Women Pocket Raises at Faster Clip Than Men in Tight Job Market
It's shaping up to be a good end to 2016 for women in the workforce.
Hourly wages for the group rose at a faster clip than for men last month for the the third straight time, the longest such stretch in nearly six years. The gap in October was bigger than any time during that period, according to data from the Federal Reserve Bank of Atlanta.
The sudden acceleration in women's earnings reverses a trend that first cropped up about five years ago, when men started seeing bigger raises as the great recession ended. It's a different measure than the gap in overall wages between the genders, which shows that women earn about 20 percent less than their male peers.

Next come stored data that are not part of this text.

From an optimization exercise on the open Yosys and OpenROAD flow, aimed at small area, a short achievable clock period and few clock cycles per item; shortcuts taken in it are not production practice.
Function was checked by simulation only, so behaviour that the tests miss may differ from the original.
Power figures rest on the tool's default switching activity, not on a simulated workload.

==> inputs of run Z <==
// vertex_fetch_index_cache
module vertex_fetch_index_cache (
  input  logic         clk_i,
  input  logic         rst_ni,
  input  logic         psel,
  input  logic         penable,
  input  logic         pwrite,
  input  logic [3:0]   paddr,
  input  logic [31:0]  pwdata,
  output logic [31:0]  prdata,
  output logic         pready,
  input  logic         s_axis_tvalid,
  output logic         s_axis_tready,
  input  logic [159:0] s_axis_tdata,
  input  logic         s_axis_tuser,
  input  logic         s_axis_tlast,
  output logic         m_axis_tvalid,
  input  logic         m_axis_tready,
  output logic [87:0]  m_axis_tdata,
  output logic         m_axis_tuser,
  output logic         m_axis_tlast
);
Settings: LEC_CHECK=0, CAP_MARGIN=20, CORE_MARGIN=2, CORE_UTILIZATION=40, SLEW_MARGIN=20; clock period 9.5 ns.
standard.sh (not shown) runs the stock make flow with config.mk's settings and CLKGATE_MAP_FILE= SYNTH_SCRIPT=/design/flow/synth_recipe.tcl, a recipe that flattens the netlist after the stock synthesis.
==> flow/flow/run.sh <==
#!/bin/bash
# The standard layout (the standard.sh, standard synthesis unchanged), with
# two layout knobs: repair_timing aims for a larger setup margin, and the port
# buffers are plain buffers instead of the delay cells buffer_ports picks.
# Constraints (clock period, I/O delays, loads) are the standard flow's, untouched.
set -euo pipefail
bash standard.sh \
  SETUP_SLACK_MARGIN=${MARGIN:-6} \
  "BUFFER_PORTS_ARGS=-buffer_cell sky130_fd_sc_hd__buf_2" \
  finish > make_finish.log 2>&1
==> run D (differences from run Z) <==
--- a/flow/design.v
+++ b/flow/design.v
@@ -120,15 +120,15 @@
     for (int j = 0; j < NA; j++) begin
       emask[j] = mask_q[j] && (5'(j) < in_count_q);
     end
   end
   logic          adv;         
   logic          o_v;
   logic          a_v, a_cmd, a_last;
-  logic [120:0]  a_pl;        
+  logic [89:0]   a_pl;        
   logic [31:0]   ctr_q;
   logic [1:0]    q_cnt, q_cnt_d;
   logic          b_vtx, b_load, b_take;
   logic          a_v_d, a_cmd_d;
   logic          p1_v, p1_f, p1_v_d, p1_f_d;
   logic          rdy_q, s_pop;
   logic          in_acc;
@@ -150,33 +150,39 @@
       rdy_q <= !a_v_d ||
                (a_cmd_d ? (q_cnt_d == 2'd0 && !(p1_v_d && p1_f_d)) : (q_cnt_d != 2'd2));
       if (in_acc && s_axis_tuser == vfic_pkg::CmdVertex) begin
         ctr_q <= s_axis_tlast ? 32'd0 : ctr_q + 32'd1;
       end
     end
   end
+  logic [32:0] in_lo;
+  logic [15:0] in_str;
+  assign in_lo  = {1'b0, s_axis_tdata[67:36]} + {1'b0, s_axis_tdata[147:116]};
+  assign in_str = (s_axis_tdata[115:100] != 16'd0) ? s_axis_tdata[115:100] :
+                  {11'd0, s_axis_tdata[152:148]};
   always_ff @(posedge clk_i) begin
     if (rdy_q) begin
       a_cmd        <= s_axis_tuser;
       a_last       <= s_axis_tlast;
-      a_pl[120:32] <= s_axis_tdata[152:64];
-      a_pl[31:0]   <= (s_axis_tuser == vfic_pkg::CmdLoad) ? s_axis_tdata[63:32] :
+      a_pl[89:32]  <= {s_axis_tdata[35:32], s_axis_tdata[152:148], in_str,
+                       s_axis_tdata[99:68], in_lo[32]};
+      a_pl[31:0]   <= (s_axis_tuser == vfic_pkg::CmdLoad) ? in_lo[31:0] :
                       draw_mode_q ? ctr_q : s_axis_tdata[31:0];
     end
   end
   logic [31:0]   tag_q [NB];
-  logic [SW-1:0] fill_q, pos_q;
-  logic [NB-1:0] match;
+  logic [SW-1:0] fill_q, pos_q, fill_inc;
+  logic [NB-1:0] match, vld_q;
   logic          b_hit, b_bend;
   logic [SW-1:0] b_enc, b_slot;
   logic [31:0]   b_idx;
   assign b_idx = a_pl[31:0];
   always_comb begin
     for (int i = 0; i < NB; i++) begin
-      match[i] = (tag_q[i] == b_idx) && (SW'(i) < fill_q);
+      match[i] = (tag_q[i] == b_idx) && vld_q[i];
     end
   end
   always_comb begin
     b_enc = '0;
     for (int i = 0; i < NB; i++) begin
       b_enc = b_enc | (match[i] ? SW'(i) : SW'(0));
     end
@@ -185,43 +191,45 @@
   assign b_slot = b_hit ? b_enc : fill_q;
   assign b_bend = (pos_q >= SW'(NB - 1)) || a_last;
   always_ff @(posedge clk_i) begin
     for (int i = 0; i < NB; i++) begin
       if (fill_q == SW'(i)) tag_q[i] <= b_idx;
     end
   end
+  assign fill_inc = fill_q + SW'(1);
   always_ff @(posedge clk_i or negedge rst_ni) begin
     if (!rst_ni) begin
       fill_q <= '0;
       pos_q  <= '0;
+      vld_q  <= '0;
     end else if (b_vtx) begin
       if (b_bend) begin
         fill_q <= '0;
         pos_q  <= '0;
+        vld_q  <= '0;
       end else begin
         pos_q  <= pos_q + SW'(1);
-        fill_q <= fill_q + SW'(!b_hit);
+        if (!b_hit) begin
+          fill_q <= fill_inc;
+          vld_q  <= {vld_q[NB-2:0], 1'b1};
+        end
       end
     end
   end
   logic [63:0] d_bo   [NA];
   logic [15:0] d_str  [NA];
   logic [4:0]  d_size [NA];
   logic [3:0]  ld_attr;
-  logic [63:0] ld_base, ld_bo;
-  logic [15:0] ld_stride, ld_str;
-  logic [31:0] ld_offset;
+  logic [63:0] ld_bo;
+  logic [15:0] ld_str;
   logic [4:0]  ld_size;
-  assign ld_attr   = a_pl[3:0];
-  assign ld_base   = a_pl[67:4];
-  assign ld_stride = a_pl[83:68];
-  assign ld_offset = a_pl[115:84];
-  assign ld_size   = a_pl[120:116];
-  assign ld_bo     = ld_base + {32'd0, ld_offset};
-  assign ld_str    = (ld_stride != 16'd0) ? ld_stride : {11'd0, ld_size};
+  assign ld_attr   = a_pl[89:86];
+  assign ld_size   = a_pl[85:81];
+  assign ld_str    = a_pl[80:65];
+  assign ld_bo     = {a_pl[64:33] + {31'd0, a_pl[32]}, a_pl[31:0]};
   always_ff @(posedge clk_i) begin
     for (int j = 0; j < NA; j++) begin
       if (b_load && ld_attr == 4'(j)) begin
         d_bo[j]   <= ld_bo;
         d_str[j]  <= ld_str;
         d_size[j] <= ld_size;
       end
@@ -257,45 +265,53 @@
   always_ff @(posedge clk_i or negedge rst_ni) begin
     if (!rst_ni) begin
       q_cnt <= 2'd0;
     end else begin
       q_cnt <= q_cnt_d;
     end
   end
-  logic [NA-1:0] rem_q, s_rem, s_oh;
+  logic [NA-1:0] rem_q, oh_q, rem_nx;
   logic          s_any, s_issue;
   logic [3:0]    s_j;
   logic [15:0]   s_str;
   logic [8:0]    s_neg, s_one, s_two;
-  assign s_rem   = q_hit[0] ? '0 : rem_q;
-  assign s_any   = |s_rem;
-  assign s_oh    = s_rem & (~s_rem + NA'(1));
+  function automatic logic [NA-1:0] lowest(input logic [NA-1:0] v);
+    logic [NA-1:0] below;
+    below[0] = 1'b0;
+    for (int j = 1; j < NA; j++) below[j] = below[j-1] | v[j-1];
+    lowest = v & ~below;
+  endfunction
+  assign rem_nx  = rem_q & ~oh_q;
+  assign s_any   = !q_hit[0] && (rem_q != '0);
   assign s_issue = adv && (q_cnt != 2'd0);
   assign s_pop   = s_issue && !s_any;
   always_comb begin
     s_j   = '0;
     s_str = '0;
     for (int j = 0; j < NA; j++) begin
-      s_j   = s_j | (s_oh[j] ? 4'(j) : 4'd0);
-      s_str = s_str | (s_oh[j] ? d_str[j] : 16'd0);
+      s_j   = s_j | (oh_q[j] ? 4'(j) : 4'd0);
+      s_str = s_str | (oh_q[j] ? d_str[j] : 16'd0);
     end
   end
   vfic_booth_enc u_enc (
     .stride_i(s_str),
     .neg_o   (s_neg),
     .one_o   (s_one),
     .two_o   (s_two)
   );
   always_ff @(posedge clk_i or negedge rst_ni) begin
     if (!rst_ni) begin
       rem_q <= '0;
+      oh_q  <= '0;
     end else if (q_cnt == 2'd0 || s_pop) begin
       rem_q <= emask;
+      oh_q  <= lowest(emask);
     end else if (s_issue) begin
-      rem_q <= s_rem & ~s_oh;
+      rem_q <= rem_nx;
+      oh_q  <= lowest(rem_nx);
     end
   end
   logic          p1_hit, p1_bend;
   logic [3:0]    p1_j;
   logic [SW-1:0] p1_slot;
   logic [8:0]    p1_neg, p1_one, p1_two;
   logic [63:0]   p1_sum, p1_carry;
==> flow/run.sh (new file) <==
#!/bin/bash
# synth_recipe.tcl (not shown) runs the flow's synth.tcl, then flattens the netlist and writes it again
# the make line also repeats each setting of config.mk as NAME=value (left out here)
make -C /OpenROAD-flow-scripts/flow DESIGN_CONFIG=/design/flow/config.mk WORK_HOME=/design/flow/orfs CLKGATE_MAP_FILE= SYNTH_SCRIPT=/design/flow/synth_recipe.tcl finish
--- a/flow/config.mk
+++ b/flow/config.mk
@@ -4,8 +4,9 @@
 export VERILOG_FILES = /design/flow/design.v
 export SDC_FILE = /design/flow/constraint.sdc
 export NUM_CORES = 4
 export LEC_CHECK = 0
 export CAP_MARGIN = 20
 export CORE_MARGIN = 2
 export CORE_UTILIZATION = 40
+export SETUP_SLACK_MARGIN = 5
 export SLEW_MARGIN = 20
removed: flow/flow/run.sh
removed: flow/standard.sh
==> run K (differences from run Z) <==
==> flow/run.sh (new file) <==
#!/bin/bash
# synth_recipe.tcl (not shown) runs the flow's synth.tcl, then flattens the netlist and writes it again
# the make line also repeats each setting of config.mk as NAME=value (left out here)
make -C /OpenROAD-flow-scripts/flow DESIGN_CONFIG=/design/flow/config.mk WORK_HOME=/design/flow/orfs CLKGATE_MAP_FILE= SYNTH_SCRIPT=/design/flow/synth_recipe.tcl finish
--- a/flow/config.mk
+++ b/flow/config.mk
@@ -4,8 +4,9 @@
 export VERILOG_FILES = /design/flow/design.v
 export SDC_FILE = /design/flow/constraint.sdc
 export NUM_CORES = 4
 export LEC_CHECK = 0
 export CAP_MARGIN = 20
 export CORE_MARGIN = 2
 export CORE_UTILIZATION = 40
+export SETUP_SLACK_MARGIN = 5
 export SLEW_MARGIN = 20
removed: flow/flow/run.sh
removed: flow/standard.sh
==> results by group <==
Drt
  – Detail Route met3 WL: 55.3 mm
  – Routed wire length: 554 mm

Setup path
  – CP Max Fanout: 28
  – Cell with the largest stage delay on the worst path: nor4_1
  – Top Family by Delay on Critical Path: simple AND/OR/NAND/NOR gates

STA
  – Final Worst Setup Slack: 4890 ps
  – Period utilization: 48.6%

Global route
  – Met1 Track Usage GR: 32.7%
  – Number of antenna violations at the first check in global routing: 47

Pwr
  – Share of total power in combinational logic: 46.0%

Outcome
  – Outcome: finished clean

Cells and area
  – Number of non-filler instances in the completed layout: 18400
  – Multi-input logic area: 54200 sq um

Synthesis
  – Adder-cell area share of the yosys netlist: 3.99%
  – Compound-gate portion of the synthesized area: 6.03%

CTS
  – Post-CTS setup buffer count: 40

Worst hold path
  – Worst min-delay path endpoint: od_q[5]
Source of the figures above: run K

However, when the Atlanta Fed's measure does see one gender outpacing the other for wage growth, it's usually men that come out on top.

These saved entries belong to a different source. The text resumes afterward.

This is an optimization exercise on Yosys and OpenROAD, whose aim is small area, a short achievable clock period and few clock cycles per item, not a production implementation. Only simulation tests tie the RTL to the original design; equivalence was not proved. No activity file was given, so power comes from the tool's default toggle rates.

[flow/config.mk]
export PLATFORM = sky130hd
export DESIGN_NAME = formant_peak_picker
export DESIGN_NICKNAME = formant_peak_picker
export VERILOG_FILES = /design/flow/design.v
export SDC_FILE = /design/flow/constraint.sdc
export NUM_CORES = 4
export LEC_CHECK = 0
export ABC_AREA = 1
export CAP_MARGIN = 20
export CORE_MARGIN = 2
export CORE_UTILIZATION = 65
export CTS_CLUSTER_DIAMETER = 100
export CTS_CLUSTER_SIZE = 40
export PLACE_DENSITY = 0.75
export SETUP_SLACK_MARGIN = 4.0
export SLEW_MARGIN = 20
[flow/constraint.sdc]
create_clock -name core_clock -period 6.5 [get_ports {i_clk}]
set_input_delay 1.3000 -clock core_clock [delete_from_list [all_inputs] [get_ports {i_clk}]]
set_output_delay 1.3000 -clock core_clock [all_outputs]
set_load 0.01 [all_outputs]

"Between 1997 and 2010, wage growth of men and women was about equal," Ellyn Terry, an economic policy analysis specialist in the Atlanta Fed's research department, wrote in a recent blog post. ''Since 2010 however, a gap has emerged. Much of the difference...has to do with family/job choices and other individual characteristics,'' she said.
Females saw wages rise at a year-over-year rate of 4.1 percent in November, 0.5 percentage point faster than among men, a small gap that could easily reverse. There's additional good news in that a pickup in earnings is something that's been felt in a number of sectors and demographics in recent months. In fact, the broader measure of overall wage growth from the Fed recently hit a post-crisis high.